# Assigned task
Within the listing below, the lines to output run from the one containing "Top post-synthesis cells" through the one containing "inverters,10,0.00794"; copy them exactly and nothing else.

# Materials provided
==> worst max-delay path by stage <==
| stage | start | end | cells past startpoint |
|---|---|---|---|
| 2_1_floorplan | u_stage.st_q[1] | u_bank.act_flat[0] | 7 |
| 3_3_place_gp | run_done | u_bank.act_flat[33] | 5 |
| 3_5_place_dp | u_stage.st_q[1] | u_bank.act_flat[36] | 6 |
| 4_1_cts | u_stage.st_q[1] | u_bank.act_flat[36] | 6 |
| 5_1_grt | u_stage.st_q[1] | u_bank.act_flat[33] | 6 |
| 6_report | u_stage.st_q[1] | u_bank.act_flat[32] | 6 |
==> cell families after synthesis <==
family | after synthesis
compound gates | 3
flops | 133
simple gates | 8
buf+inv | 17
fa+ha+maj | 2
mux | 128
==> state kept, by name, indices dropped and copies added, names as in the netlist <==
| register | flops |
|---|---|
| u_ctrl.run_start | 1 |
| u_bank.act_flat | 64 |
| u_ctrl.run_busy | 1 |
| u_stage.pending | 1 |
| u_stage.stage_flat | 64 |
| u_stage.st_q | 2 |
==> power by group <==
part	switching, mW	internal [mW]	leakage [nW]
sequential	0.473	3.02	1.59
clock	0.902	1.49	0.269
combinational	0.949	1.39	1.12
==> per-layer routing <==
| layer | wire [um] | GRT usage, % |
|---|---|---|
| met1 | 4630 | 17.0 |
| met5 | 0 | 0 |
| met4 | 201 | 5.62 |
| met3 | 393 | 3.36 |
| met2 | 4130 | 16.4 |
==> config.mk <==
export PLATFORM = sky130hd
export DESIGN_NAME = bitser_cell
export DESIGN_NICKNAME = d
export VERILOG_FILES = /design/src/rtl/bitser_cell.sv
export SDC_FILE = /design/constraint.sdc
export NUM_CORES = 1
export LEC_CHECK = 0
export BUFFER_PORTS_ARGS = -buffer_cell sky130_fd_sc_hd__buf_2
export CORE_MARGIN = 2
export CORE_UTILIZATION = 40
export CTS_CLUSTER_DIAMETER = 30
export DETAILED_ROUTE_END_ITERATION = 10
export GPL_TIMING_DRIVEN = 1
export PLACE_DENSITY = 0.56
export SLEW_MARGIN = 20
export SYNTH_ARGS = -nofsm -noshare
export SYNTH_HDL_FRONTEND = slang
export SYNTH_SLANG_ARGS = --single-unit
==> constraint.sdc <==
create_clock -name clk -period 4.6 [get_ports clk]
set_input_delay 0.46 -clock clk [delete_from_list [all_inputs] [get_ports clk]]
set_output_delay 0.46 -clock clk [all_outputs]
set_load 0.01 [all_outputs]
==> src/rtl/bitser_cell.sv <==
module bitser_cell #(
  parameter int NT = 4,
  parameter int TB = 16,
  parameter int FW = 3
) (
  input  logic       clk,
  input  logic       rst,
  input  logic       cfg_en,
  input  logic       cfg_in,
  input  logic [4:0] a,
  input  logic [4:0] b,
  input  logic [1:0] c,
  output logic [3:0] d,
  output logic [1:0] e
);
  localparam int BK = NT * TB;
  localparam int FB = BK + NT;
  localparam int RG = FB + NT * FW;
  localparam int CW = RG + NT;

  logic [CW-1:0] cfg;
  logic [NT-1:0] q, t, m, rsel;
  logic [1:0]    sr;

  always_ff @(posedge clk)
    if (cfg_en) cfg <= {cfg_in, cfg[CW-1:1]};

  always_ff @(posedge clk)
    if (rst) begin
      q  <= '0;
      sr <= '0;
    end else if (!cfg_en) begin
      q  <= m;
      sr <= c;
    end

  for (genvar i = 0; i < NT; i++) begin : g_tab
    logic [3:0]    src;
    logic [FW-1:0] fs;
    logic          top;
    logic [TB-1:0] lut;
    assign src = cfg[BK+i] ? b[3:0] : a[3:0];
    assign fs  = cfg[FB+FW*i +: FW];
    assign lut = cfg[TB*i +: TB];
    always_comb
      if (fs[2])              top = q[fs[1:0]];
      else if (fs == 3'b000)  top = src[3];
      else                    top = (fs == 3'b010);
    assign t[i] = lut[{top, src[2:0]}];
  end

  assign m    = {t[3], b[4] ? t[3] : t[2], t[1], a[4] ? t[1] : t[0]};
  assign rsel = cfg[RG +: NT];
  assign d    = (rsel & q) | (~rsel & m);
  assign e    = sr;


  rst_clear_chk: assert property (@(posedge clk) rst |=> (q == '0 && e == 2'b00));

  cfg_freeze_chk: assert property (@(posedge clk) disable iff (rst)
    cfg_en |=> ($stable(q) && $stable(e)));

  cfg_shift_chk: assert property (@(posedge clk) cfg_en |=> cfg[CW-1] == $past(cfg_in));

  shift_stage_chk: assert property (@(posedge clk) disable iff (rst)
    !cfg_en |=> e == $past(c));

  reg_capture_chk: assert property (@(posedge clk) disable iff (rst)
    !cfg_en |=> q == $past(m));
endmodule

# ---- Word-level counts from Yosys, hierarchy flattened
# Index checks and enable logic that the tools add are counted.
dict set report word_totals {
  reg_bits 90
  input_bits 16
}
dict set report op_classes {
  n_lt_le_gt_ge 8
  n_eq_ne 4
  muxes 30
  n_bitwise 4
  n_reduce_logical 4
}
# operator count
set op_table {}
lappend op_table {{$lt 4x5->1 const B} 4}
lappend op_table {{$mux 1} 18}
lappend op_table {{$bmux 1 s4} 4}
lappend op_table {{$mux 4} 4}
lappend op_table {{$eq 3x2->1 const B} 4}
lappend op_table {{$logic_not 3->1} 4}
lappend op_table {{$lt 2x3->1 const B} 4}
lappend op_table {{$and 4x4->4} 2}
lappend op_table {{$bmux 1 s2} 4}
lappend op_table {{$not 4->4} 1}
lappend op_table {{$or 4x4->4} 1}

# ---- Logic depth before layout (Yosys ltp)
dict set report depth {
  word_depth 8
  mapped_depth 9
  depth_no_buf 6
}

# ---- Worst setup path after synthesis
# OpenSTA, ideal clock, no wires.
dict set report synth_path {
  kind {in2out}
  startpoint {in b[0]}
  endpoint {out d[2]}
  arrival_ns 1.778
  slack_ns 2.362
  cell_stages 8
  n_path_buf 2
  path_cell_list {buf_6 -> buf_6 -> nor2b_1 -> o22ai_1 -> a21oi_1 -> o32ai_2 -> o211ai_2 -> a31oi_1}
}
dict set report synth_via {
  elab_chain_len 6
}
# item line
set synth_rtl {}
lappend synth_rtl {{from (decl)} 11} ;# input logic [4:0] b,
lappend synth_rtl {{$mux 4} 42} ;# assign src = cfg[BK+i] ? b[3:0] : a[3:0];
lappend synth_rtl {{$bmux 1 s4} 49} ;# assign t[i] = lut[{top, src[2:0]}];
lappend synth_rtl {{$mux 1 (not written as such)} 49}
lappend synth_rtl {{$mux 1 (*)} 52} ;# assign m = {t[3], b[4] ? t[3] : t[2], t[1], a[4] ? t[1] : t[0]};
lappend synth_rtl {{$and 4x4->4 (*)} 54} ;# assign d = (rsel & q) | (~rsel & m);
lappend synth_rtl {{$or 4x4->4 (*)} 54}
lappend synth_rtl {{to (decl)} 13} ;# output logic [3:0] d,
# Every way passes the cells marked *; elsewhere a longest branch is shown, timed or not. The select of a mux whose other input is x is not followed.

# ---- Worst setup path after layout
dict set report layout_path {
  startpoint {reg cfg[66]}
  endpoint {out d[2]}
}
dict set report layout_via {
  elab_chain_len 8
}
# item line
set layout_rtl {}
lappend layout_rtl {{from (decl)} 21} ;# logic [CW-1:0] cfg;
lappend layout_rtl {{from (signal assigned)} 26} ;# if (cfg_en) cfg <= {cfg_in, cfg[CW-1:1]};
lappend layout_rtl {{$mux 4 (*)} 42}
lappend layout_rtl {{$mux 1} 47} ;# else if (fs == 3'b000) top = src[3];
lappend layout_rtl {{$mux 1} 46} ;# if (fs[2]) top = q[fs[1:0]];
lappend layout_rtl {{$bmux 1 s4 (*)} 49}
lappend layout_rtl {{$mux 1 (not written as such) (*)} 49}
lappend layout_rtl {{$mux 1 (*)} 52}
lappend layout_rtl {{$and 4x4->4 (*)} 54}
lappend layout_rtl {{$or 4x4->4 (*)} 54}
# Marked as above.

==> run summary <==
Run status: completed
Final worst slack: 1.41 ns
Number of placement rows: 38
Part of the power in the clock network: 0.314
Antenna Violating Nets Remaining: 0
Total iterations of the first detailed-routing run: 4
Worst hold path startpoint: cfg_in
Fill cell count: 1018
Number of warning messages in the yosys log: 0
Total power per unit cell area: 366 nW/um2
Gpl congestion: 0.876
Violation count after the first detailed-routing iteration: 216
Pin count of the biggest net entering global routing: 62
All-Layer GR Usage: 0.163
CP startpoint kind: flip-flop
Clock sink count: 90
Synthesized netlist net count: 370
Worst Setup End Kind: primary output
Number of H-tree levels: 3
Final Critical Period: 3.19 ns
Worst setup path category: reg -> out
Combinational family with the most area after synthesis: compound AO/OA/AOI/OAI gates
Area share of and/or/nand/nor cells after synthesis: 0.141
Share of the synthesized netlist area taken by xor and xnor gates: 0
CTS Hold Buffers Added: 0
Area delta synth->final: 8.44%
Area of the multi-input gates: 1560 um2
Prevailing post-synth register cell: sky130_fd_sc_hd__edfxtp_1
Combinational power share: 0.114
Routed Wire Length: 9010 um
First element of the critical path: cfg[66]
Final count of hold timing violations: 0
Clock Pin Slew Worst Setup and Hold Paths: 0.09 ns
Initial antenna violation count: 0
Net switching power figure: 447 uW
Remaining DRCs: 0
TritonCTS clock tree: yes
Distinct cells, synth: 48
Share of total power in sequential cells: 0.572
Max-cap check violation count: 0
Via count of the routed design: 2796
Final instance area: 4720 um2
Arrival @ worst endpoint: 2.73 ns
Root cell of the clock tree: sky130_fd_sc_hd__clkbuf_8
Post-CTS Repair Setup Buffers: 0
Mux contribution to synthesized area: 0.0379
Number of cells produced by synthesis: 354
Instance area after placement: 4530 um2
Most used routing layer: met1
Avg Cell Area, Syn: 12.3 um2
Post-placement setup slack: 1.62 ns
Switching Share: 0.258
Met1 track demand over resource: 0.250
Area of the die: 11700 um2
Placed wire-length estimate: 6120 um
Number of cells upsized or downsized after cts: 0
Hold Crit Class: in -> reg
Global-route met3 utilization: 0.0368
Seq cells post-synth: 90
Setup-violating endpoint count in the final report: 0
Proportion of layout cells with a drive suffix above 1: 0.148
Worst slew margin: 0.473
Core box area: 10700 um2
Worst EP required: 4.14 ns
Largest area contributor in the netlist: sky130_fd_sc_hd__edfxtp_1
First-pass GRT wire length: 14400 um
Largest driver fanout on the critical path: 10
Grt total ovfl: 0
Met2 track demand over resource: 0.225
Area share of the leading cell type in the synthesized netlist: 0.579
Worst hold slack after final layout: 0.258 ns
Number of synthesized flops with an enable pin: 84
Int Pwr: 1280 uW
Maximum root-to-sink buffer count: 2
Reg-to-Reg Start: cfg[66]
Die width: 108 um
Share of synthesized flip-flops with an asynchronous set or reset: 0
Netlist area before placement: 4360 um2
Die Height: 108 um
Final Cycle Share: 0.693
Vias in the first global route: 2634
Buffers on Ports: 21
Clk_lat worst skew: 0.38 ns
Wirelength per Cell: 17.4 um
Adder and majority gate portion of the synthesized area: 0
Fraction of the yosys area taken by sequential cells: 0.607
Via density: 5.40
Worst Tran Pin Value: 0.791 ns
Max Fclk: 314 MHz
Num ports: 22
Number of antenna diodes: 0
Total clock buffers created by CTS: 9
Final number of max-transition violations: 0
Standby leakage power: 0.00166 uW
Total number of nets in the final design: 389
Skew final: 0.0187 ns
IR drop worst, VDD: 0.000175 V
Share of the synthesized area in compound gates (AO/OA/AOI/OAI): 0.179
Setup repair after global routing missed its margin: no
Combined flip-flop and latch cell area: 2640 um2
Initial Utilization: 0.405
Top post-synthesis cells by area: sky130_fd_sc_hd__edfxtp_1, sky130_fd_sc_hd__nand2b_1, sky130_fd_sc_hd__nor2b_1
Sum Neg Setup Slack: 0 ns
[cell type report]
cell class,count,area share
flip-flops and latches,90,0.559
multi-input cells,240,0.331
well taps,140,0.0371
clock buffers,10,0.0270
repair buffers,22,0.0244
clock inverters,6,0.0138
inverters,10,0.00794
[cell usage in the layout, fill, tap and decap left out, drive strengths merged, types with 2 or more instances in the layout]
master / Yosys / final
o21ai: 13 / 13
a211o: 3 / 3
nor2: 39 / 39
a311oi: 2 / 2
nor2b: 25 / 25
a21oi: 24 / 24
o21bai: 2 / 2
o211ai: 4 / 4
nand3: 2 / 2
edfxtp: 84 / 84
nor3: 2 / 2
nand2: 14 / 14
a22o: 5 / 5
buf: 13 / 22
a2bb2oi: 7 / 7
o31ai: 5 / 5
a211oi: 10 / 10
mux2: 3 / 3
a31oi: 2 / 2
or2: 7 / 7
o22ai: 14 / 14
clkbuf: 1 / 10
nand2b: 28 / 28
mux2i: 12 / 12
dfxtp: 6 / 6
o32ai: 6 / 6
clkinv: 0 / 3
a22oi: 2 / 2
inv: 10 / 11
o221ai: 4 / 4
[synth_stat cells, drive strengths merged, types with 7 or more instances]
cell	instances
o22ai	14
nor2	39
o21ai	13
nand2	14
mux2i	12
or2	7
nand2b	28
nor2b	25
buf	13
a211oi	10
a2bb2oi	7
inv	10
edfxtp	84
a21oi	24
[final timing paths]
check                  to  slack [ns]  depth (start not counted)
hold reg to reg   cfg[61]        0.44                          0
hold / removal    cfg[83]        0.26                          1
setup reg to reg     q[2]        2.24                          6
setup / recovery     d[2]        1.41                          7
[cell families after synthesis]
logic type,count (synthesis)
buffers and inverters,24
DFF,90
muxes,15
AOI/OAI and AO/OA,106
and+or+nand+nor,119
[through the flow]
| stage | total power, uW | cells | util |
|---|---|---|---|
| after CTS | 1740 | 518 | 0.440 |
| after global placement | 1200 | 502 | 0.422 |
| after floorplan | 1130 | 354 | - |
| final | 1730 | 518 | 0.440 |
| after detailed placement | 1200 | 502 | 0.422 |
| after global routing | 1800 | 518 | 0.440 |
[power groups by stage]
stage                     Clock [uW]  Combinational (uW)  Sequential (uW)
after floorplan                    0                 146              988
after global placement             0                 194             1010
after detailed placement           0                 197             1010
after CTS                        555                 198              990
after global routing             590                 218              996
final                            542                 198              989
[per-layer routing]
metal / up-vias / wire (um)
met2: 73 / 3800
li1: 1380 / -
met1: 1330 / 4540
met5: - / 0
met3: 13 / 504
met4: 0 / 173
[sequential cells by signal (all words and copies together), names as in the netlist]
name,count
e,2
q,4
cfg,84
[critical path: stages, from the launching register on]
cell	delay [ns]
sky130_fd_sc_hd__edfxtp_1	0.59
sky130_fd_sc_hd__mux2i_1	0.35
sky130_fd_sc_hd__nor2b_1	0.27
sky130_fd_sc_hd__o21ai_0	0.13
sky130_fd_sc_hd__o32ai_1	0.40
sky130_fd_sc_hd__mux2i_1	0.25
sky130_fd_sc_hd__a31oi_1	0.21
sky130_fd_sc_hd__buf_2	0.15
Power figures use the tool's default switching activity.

# Response below
Top post-synthesis cells by area: sky130_fd_sc_hd__edfxtp_1, sky130_fd_sc_hd__nand2b_1, sky130_fd_sc_hd__nor2b_1
Sum Neg Setup Slack: 0 ns
[cell type report]
cell class,count,area share
flip-flops and latches,90,0.559
multi-input cells,240,0.331
well taps,140,0.0371
clock buffers,10,0.0270
repair buffers,22,0.0244
clock inverters,6,0.0138
inverters,10,0.00794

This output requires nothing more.